In Psalm 119, the Word is called the judgment of God fifteen times. What the Law was to the Israelite, the Word should be to the believer. We no sooner begin to read the Word than we find we are being judged by it. As sinners, we were judged for our sin – condemned. We saw ourselves without Christ – eternally lost. As believers we read of the holiness of God, then we read of our own sinfulness of heart and it drives us “to our knees” in confession. Like Peter we say, “Depart from me, for I am a sinful man.”

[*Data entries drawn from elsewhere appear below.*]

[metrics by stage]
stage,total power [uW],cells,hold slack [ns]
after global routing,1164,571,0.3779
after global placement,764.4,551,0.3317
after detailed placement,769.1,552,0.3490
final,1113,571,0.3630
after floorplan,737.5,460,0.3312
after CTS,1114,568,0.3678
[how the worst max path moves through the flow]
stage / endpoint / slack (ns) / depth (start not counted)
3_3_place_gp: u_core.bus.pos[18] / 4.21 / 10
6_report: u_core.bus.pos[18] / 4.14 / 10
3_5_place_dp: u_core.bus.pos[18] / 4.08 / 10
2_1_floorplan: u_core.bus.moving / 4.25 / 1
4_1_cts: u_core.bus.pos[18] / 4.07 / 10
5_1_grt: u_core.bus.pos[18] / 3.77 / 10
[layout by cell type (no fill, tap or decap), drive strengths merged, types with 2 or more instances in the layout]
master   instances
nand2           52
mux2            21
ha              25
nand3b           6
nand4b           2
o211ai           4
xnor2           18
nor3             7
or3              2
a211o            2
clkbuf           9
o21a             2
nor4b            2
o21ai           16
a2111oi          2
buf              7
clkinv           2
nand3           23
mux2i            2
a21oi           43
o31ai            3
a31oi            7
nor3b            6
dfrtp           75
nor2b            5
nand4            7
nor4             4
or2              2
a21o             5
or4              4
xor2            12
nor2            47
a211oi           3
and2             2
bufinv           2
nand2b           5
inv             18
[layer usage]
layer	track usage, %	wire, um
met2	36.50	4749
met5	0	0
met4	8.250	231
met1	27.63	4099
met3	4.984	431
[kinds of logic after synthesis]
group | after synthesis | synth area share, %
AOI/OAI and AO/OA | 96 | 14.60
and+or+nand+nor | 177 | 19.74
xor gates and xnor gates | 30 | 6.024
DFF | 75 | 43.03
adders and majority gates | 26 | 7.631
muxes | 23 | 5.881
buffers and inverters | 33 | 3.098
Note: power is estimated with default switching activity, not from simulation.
### src/rtl/bcd_pkg.sv
// Shared constants and types for the BCD add sequencer and its digit adder.
package bcd_pkg;

  localparam int DIGIT_W = 4;
  localparam int BCD_MAX = 9;
  localparam int BCD_ADJ = 6;

  typedef logic [DIGIT_W-1:0] bcd_digit_t;

  typedef enum logic [1:0] {
    IDLE = 2'd0,
    RUN  = 2'd1,
    DONE = 2'd2
  } state_t;

  // Nines complement of one digit.
  // Digits above 9 wrap modulo 16 so the result is still deterministic.
  function automatic bcd_digit_t nines(input bcd_digit_t d);
    return bcd_digit_t'(BCD_MAX) - d;
  endfunction

  // A digit is legal BCD only if it lies in the range 0..9.
  function automatic logic is_bad(input bcd_digit_t d);
    return d > bcd_digit_t'(BCD_MAX);
  endfunction

endpackage
`config.mk`:
```
export PLATFORM = sky130hd
export DESIGN_NAME = address_generator
export DESIGN_NICKNAME = d
export VERILOG_FILES = /design/src/rtl/nn_pkg.sv /design/src/rtl/wrap_counter.sv /design/src/rtl/address_generator.sv
export SDC_FILE = /design/constraint.sdc
export NUM_CORES = 1
export LEC_CHECK = 0
export ABC_CLOCK_PERIOD_IN_PS = 1400
export CORE_UTILIZATION = 41
export DETAILED_ROUTE_END_ITERATION = 12
export GPL_TIMING_DRIVEN = 1
export HOLD_SLACK_MARGIN = 0.15
export PLACE_DENSITY = 0.71
export SYNTH_ARGS = -nofsm -noshare
export SYNTH_HDL_FRONTEND = slang
export SYNTH_SLANG_ARGS = --single-unit
```
`constraint.sdc`:
```
create_clock -name clk -period 1.4 [get_ports clk]
set_input_delay 0.28 -clock clk [delete_from_list [all_inputs] [get_ports clk]]
set_output_delay 0.28 -clock clk [all_outputs]
set_load 0.005 [all_outputs]
```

The laver was a small vessel, yet it met the need of every priest. Though the Word of God is small, it can meet the need for the cleansing of every believer. It is interesting to note that there are no measurements given as to the size of the laver. Being a picture of the Word, it reminds us that the Word cannot be measured. The Bible is a wonderful book, but it cannot be measured or be contained in any one vessel. It never needs to be repaired.

 

The Water of the Laver 

The laver was filled with water. The water was for the cleansing of the priests. [Describe the defilement] At his consecration, the priest was bathed all over by Moses at the laver. This bathing had to be done but once (see Leviticus 8:6) and done by another. But, in his service for God, the priest had to wash his hands and feet every time he entered into the Holy Place (see Exodus 30:19-21). The penalty for not doing so was death (see Exodus 30:20-21). The original washing typifies regeneration in our day, an experience that is never repeated. It also explains the Lord’s word to Peter, “He that is washed (completely) needeth not save to wash (partially) his feet, but is clean every whit.” (John 13:10)

The water in the laver is the Word of God. [Give the guide here as to how to discern between the Word and the Spirit when water is mentioned] If the water is still, it is the Word. If the water is moving, it is the Spirit. So then, the water in the laver speaks to us of the Word of God being applied by the Spirit of God. They that are in the flesh cannot please God (see Romans 8:8).

Psalm 49:9 says, “Wherewithal shall a young man cleanse his way.” John 15:3 says, “Now ye are clean through the Word which I have spoken unto you.” The church is constantly being “cleansed and sanctified with the washing of water by the Word” (see Ephesians 5:26). How important it is that we should often apply the Word of God, by the power of the Spirit to our lives.

 

Conclusion

Let me sum up the contents of our talk: It was mandatory for the priest to wash at the laver before entering God’s presence in service. If he should fail to wash, he would die (see Exodus 30:20-21). The application for us today is:

1. If we fail to come regularly for cleansing from the Word, we will die spiritually.

2. If we fail to apply the Word to our lives before serving God, His judgment will rest upon us.

Brethren, we should apply the Word often to our lives. We should confess our sins in the light of the Word. Then, and only then, will we be in a spiritual condition to serve and worship God acceptably.